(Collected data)
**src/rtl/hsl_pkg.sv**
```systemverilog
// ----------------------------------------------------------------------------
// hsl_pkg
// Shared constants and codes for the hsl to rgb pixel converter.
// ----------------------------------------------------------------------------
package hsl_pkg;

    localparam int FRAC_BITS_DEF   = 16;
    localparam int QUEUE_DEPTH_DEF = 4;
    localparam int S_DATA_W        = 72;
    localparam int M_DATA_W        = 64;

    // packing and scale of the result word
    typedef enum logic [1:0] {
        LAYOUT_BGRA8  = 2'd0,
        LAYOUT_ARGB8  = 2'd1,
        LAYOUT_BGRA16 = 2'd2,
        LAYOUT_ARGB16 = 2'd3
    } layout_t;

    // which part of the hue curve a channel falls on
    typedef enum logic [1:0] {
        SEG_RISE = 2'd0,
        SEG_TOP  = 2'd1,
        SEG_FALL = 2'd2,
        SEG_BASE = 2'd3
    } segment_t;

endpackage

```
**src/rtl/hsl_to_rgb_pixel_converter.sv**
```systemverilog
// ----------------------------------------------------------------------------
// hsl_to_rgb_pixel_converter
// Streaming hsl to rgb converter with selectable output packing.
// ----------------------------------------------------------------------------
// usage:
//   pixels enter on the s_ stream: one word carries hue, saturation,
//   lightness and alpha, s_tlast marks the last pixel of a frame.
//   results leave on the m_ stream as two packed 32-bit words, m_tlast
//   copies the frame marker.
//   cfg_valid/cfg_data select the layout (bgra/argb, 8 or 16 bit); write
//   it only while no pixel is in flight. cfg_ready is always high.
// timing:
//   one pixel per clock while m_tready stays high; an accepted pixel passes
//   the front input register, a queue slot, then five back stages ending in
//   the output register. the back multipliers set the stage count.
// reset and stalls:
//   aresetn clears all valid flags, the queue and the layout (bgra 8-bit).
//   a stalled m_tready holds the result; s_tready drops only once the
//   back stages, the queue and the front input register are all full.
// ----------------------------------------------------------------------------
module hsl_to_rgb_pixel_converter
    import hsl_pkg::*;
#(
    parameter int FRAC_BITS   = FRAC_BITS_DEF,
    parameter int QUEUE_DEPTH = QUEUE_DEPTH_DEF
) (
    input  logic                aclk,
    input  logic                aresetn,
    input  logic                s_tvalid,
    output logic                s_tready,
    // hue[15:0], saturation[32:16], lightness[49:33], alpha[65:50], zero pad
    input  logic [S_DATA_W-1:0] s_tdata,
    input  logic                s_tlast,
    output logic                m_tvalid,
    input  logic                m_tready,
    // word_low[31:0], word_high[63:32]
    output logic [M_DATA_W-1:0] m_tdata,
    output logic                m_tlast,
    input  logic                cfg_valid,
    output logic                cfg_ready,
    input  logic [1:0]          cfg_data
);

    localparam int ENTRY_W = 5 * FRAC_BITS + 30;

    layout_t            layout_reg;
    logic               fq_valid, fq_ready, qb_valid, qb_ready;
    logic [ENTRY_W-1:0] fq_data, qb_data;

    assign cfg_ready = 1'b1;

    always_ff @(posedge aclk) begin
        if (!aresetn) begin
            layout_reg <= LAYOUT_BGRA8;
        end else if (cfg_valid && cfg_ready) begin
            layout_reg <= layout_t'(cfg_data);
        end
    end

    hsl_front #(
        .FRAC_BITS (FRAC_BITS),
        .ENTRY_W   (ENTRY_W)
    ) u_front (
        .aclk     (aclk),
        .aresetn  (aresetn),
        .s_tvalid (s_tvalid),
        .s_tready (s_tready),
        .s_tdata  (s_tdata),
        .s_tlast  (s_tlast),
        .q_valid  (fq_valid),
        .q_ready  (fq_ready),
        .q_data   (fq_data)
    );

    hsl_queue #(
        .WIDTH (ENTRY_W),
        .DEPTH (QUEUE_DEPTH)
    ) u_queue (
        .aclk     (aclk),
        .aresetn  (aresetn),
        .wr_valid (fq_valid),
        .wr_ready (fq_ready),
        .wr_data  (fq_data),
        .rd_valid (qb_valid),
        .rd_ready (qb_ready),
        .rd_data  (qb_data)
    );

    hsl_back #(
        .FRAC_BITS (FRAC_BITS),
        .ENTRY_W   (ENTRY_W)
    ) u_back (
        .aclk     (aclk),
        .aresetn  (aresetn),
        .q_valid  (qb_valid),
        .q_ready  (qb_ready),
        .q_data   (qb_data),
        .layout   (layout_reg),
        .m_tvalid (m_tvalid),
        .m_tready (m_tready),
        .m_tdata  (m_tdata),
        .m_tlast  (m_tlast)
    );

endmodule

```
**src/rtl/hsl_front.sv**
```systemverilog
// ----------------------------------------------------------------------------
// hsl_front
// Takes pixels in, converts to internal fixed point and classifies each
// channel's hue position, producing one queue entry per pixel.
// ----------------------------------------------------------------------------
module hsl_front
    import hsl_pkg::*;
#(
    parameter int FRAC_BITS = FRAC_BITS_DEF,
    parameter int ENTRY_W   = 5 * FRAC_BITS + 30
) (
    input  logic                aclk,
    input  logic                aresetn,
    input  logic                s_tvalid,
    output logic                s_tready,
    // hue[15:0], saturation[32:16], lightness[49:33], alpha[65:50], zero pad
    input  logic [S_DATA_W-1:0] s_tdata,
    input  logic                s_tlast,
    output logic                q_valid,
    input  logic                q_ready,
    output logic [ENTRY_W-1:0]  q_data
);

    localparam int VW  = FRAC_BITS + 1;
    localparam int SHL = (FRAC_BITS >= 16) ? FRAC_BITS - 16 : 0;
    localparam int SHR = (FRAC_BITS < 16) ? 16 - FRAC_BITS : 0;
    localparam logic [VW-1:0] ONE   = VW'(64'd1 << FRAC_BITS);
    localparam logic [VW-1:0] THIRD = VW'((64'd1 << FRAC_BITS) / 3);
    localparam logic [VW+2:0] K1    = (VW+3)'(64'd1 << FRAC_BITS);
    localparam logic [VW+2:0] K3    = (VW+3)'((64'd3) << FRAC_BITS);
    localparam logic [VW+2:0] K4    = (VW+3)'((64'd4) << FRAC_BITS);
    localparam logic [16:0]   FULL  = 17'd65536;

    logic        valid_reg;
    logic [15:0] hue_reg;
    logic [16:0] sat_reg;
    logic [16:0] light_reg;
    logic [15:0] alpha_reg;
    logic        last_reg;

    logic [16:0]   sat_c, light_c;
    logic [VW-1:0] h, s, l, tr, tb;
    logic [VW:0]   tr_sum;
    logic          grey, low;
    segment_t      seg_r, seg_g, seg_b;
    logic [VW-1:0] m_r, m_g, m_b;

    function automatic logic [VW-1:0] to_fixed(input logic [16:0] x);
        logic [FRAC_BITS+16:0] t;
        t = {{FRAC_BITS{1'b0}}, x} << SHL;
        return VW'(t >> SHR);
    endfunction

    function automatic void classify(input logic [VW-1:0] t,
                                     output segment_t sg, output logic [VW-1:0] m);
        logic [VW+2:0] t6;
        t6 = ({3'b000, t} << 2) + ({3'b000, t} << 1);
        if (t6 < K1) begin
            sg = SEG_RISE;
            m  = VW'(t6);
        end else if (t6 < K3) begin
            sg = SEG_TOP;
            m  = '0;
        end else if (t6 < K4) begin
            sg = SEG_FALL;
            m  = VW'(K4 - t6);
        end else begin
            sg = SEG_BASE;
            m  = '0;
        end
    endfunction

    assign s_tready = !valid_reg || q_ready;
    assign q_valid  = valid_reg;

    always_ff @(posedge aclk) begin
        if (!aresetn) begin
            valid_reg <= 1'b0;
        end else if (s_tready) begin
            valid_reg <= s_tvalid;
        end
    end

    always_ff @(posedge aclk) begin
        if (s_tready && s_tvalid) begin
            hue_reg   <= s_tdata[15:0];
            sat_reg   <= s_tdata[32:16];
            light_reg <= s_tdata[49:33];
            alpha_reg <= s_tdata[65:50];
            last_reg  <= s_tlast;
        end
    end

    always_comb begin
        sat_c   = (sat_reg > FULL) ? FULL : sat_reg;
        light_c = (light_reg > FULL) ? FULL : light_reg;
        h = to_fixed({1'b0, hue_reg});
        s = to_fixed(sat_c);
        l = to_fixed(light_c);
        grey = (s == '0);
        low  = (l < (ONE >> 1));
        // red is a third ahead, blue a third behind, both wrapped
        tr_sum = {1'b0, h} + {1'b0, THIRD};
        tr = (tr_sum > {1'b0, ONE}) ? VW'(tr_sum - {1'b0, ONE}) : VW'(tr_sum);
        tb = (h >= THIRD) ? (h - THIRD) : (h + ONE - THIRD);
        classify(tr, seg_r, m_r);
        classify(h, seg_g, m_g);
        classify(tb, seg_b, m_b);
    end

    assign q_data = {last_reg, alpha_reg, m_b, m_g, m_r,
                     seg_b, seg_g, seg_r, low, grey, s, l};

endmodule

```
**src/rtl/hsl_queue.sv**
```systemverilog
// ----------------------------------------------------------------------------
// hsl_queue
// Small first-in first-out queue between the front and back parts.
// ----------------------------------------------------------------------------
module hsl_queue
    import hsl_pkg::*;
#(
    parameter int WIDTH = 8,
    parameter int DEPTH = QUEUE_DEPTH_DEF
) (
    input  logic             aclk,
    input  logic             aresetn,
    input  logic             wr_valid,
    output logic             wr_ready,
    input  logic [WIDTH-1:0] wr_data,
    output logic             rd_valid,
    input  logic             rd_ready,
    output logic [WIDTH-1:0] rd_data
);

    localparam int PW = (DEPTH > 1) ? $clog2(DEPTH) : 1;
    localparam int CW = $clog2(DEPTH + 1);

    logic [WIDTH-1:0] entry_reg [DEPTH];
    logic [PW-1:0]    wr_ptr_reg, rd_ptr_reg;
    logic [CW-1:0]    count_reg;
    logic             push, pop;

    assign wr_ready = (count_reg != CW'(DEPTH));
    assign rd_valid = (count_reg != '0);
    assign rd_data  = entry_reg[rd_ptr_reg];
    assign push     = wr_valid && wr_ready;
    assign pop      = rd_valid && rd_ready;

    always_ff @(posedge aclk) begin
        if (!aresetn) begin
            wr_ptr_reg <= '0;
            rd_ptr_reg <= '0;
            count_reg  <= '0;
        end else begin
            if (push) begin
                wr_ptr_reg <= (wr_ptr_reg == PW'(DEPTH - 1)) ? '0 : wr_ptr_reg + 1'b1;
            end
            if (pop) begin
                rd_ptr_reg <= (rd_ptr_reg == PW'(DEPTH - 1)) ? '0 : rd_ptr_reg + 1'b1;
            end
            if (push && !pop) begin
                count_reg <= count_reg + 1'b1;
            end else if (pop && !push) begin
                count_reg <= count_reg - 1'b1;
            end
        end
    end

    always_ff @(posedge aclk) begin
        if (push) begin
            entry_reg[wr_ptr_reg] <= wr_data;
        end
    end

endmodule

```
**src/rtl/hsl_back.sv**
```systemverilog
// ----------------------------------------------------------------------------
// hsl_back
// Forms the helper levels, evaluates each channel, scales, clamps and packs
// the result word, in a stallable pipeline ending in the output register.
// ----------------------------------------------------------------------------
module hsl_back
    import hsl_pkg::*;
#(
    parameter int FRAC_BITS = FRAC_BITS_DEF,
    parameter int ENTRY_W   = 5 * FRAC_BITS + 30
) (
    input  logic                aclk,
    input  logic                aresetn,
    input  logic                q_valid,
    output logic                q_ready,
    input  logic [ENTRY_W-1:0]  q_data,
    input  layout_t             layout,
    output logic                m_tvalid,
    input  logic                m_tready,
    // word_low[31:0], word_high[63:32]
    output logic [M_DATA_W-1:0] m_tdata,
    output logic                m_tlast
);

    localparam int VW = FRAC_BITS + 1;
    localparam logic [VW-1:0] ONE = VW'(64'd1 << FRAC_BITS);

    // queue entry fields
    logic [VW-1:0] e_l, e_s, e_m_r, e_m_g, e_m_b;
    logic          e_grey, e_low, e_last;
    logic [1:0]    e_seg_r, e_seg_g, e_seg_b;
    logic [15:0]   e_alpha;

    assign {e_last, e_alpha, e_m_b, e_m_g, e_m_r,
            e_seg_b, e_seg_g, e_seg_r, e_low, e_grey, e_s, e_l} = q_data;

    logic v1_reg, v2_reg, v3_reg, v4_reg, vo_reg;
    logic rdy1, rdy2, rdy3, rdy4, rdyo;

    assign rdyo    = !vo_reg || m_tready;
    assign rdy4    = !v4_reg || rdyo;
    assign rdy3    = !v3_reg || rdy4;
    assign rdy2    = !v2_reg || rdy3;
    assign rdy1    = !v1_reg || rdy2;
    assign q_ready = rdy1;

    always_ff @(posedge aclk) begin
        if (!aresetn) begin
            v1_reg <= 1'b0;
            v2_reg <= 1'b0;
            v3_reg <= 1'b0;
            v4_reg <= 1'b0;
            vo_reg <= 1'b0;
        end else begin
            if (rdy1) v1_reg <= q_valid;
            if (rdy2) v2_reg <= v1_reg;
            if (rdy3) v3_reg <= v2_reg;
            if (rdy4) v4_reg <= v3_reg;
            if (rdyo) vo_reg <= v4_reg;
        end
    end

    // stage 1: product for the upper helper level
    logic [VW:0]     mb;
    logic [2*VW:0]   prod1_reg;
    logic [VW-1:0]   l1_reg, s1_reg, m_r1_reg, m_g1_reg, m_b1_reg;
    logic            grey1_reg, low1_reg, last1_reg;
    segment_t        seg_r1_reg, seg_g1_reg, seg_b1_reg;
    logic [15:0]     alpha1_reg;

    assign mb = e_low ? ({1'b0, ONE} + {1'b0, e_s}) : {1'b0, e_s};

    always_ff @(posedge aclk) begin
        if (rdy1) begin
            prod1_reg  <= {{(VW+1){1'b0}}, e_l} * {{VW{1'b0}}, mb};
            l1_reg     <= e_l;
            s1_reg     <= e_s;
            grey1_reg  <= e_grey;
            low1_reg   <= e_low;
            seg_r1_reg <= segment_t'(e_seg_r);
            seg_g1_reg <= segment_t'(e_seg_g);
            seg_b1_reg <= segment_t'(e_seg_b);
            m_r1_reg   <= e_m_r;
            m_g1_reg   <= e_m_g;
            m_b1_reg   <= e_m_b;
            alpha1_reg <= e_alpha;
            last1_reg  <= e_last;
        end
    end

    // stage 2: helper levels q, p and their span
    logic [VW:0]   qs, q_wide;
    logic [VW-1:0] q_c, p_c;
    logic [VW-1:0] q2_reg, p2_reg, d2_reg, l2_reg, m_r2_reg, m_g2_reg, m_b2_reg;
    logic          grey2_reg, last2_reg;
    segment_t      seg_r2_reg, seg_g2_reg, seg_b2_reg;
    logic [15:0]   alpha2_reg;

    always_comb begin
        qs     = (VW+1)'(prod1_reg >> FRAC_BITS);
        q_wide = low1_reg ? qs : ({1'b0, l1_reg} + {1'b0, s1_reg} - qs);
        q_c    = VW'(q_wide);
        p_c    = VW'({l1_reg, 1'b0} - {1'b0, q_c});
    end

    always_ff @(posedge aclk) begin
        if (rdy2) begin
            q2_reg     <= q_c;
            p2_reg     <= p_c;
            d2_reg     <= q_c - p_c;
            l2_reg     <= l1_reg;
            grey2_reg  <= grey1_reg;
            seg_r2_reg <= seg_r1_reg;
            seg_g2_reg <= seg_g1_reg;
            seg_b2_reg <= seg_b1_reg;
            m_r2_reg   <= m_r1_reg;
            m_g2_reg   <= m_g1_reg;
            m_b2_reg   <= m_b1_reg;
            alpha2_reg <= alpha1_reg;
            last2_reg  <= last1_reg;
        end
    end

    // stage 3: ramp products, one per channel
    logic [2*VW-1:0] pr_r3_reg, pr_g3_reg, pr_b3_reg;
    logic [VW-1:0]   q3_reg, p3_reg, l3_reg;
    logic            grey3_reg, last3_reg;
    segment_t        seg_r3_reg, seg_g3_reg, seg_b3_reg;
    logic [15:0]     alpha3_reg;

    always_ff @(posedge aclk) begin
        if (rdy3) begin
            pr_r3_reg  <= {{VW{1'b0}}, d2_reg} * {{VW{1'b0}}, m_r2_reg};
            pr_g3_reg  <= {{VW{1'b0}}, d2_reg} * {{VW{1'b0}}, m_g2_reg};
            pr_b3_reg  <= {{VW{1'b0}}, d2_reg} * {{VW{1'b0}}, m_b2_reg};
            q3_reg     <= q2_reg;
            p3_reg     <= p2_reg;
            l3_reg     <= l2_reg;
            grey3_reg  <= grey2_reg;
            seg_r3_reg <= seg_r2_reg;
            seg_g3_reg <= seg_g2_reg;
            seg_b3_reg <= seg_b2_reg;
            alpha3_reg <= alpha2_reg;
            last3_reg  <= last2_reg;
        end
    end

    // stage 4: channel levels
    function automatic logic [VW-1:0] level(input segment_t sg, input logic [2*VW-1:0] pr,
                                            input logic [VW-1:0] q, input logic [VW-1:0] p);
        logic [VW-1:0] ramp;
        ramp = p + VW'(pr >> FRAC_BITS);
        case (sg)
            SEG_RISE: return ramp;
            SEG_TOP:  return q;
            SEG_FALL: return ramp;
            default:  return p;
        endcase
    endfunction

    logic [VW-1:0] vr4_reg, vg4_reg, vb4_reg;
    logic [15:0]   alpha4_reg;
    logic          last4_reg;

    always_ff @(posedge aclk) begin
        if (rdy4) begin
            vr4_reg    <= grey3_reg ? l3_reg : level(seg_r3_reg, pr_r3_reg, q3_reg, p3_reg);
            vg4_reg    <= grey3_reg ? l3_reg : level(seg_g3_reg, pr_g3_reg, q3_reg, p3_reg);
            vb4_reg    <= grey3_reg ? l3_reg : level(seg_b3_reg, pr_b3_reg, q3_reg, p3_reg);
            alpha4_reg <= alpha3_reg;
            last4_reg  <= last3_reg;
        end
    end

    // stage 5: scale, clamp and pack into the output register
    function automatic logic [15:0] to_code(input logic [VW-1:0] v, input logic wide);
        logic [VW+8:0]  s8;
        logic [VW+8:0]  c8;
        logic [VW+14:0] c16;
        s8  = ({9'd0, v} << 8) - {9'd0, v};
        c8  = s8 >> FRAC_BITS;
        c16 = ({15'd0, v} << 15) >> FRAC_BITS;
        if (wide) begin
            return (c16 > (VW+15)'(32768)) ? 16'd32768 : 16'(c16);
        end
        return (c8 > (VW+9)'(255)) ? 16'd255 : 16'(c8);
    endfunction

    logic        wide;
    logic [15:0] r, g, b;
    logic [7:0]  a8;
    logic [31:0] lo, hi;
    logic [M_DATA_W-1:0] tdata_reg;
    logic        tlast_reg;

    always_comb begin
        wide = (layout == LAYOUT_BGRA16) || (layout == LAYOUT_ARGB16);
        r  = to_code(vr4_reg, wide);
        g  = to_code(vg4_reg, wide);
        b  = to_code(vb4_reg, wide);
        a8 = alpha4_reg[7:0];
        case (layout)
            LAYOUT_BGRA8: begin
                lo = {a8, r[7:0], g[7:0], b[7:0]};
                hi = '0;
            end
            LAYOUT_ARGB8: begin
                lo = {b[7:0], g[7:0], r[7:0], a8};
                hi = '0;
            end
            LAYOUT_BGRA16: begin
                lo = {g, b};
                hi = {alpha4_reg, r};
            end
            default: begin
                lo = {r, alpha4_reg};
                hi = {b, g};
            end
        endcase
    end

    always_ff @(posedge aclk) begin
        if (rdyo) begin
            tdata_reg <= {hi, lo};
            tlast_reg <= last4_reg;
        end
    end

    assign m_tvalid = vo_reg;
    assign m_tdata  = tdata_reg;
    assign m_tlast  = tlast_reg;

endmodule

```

...

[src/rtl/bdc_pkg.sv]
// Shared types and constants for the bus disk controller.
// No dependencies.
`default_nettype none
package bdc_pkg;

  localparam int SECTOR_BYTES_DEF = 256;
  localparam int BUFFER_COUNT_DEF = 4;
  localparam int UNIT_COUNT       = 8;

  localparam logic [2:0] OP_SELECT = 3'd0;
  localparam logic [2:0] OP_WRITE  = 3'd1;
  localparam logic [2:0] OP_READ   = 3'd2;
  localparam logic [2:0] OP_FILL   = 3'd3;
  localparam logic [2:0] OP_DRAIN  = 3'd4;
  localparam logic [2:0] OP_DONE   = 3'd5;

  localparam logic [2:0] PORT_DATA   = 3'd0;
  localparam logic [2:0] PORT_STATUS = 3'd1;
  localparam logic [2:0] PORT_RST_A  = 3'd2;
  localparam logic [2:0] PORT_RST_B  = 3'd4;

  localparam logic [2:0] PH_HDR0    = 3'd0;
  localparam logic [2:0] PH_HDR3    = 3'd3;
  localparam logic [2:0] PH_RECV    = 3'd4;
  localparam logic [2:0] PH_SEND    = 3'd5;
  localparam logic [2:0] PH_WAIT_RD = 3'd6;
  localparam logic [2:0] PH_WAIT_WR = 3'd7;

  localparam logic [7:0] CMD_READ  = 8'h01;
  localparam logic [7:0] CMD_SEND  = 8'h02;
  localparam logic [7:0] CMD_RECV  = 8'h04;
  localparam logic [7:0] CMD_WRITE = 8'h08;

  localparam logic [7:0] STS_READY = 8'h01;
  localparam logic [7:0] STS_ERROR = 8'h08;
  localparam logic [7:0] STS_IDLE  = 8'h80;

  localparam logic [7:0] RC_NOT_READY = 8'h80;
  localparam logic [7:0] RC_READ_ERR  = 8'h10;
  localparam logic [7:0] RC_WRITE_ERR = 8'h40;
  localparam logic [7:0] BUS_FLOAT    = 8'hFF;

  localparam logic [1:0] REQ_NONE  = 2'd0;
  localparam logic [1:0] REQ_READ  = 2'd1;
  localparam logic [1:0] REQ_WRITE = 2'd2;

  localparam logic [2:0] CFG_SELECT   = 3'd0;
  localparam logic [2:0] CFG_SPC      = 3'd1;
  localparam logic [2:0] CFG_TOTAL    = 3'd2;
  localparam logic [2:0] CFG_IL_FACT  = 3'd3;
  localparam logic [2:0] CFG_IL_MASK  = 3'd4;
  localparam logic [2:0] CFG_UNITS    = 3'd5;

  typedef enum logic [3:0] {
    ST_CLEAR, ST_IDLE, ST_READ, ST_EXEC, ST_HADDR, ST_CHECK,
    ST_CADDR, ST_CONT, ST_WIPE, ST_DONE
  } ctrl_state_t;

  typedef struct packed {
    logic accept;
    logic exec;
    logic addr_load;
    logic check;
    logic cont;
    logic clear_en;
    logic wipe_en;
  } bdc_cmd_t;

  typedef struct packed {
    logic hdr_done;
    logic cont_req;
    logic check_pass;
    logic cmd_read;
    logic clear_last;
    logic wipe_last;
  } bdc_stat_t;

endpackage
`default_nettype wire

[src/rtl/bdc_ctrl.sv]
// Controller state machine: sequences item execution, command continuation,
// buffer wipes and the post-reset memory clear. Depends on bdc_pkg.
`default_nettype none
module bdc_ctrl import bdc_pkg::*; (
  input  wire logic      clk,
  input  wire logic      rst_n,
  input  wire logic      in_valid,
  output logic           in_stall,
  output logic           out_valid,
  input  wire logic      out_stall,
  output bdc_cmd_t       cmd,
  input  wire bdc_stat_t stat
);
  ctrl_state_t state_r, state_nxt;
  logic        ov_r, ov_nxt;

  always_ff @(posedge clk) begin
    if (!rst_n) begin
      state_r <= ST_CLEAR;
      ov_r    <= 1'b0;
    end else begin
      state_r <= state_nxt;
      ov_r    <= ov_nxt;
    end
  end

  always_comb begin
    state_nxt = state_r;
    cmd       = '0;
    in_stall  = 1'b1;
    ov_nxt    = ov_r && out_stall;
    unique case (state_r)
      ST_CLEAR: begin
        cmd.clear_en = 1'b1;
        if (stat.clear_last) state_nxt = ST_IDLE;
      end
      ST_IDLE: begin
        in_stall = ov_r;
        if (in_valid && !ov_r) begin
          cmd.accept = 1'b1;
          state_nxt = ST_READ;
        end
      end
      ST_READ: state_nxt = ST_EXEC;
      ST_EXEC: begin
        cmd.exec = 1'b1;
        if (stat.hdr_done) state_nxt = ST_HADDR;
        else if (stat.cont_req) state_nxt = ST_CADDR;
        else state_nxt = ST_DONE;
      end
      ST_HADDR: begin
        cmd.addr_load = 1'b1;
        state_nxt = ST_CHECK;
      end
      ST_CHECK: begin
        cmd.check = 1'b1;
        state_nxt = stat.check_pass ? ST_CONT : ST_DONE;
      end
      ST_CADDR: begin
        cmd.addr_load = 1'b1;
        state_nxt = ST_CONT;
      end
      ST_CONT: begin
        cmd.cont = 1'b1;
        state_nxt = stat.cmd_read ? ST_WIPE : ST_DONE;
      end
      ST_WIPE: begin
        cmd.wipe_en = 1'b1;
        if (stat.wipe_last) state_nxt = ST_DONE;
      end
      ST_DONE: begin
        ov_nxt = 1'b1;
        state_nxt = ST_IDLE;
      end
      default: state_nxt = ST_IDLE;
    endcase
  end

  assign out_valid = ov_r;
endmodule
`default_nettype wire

→ **PROBLEM TO WORK ON**
Throughout the records above, find the lines in which the word "push" appears and return them.

→ **ANSWER SPACE**
    logic             push, pop;
    assign push     = wr_valid && wr_ready;
            if (push) begin
            if (push && !pop) begin
            end else if (pop && !push) begin
        if (push) begin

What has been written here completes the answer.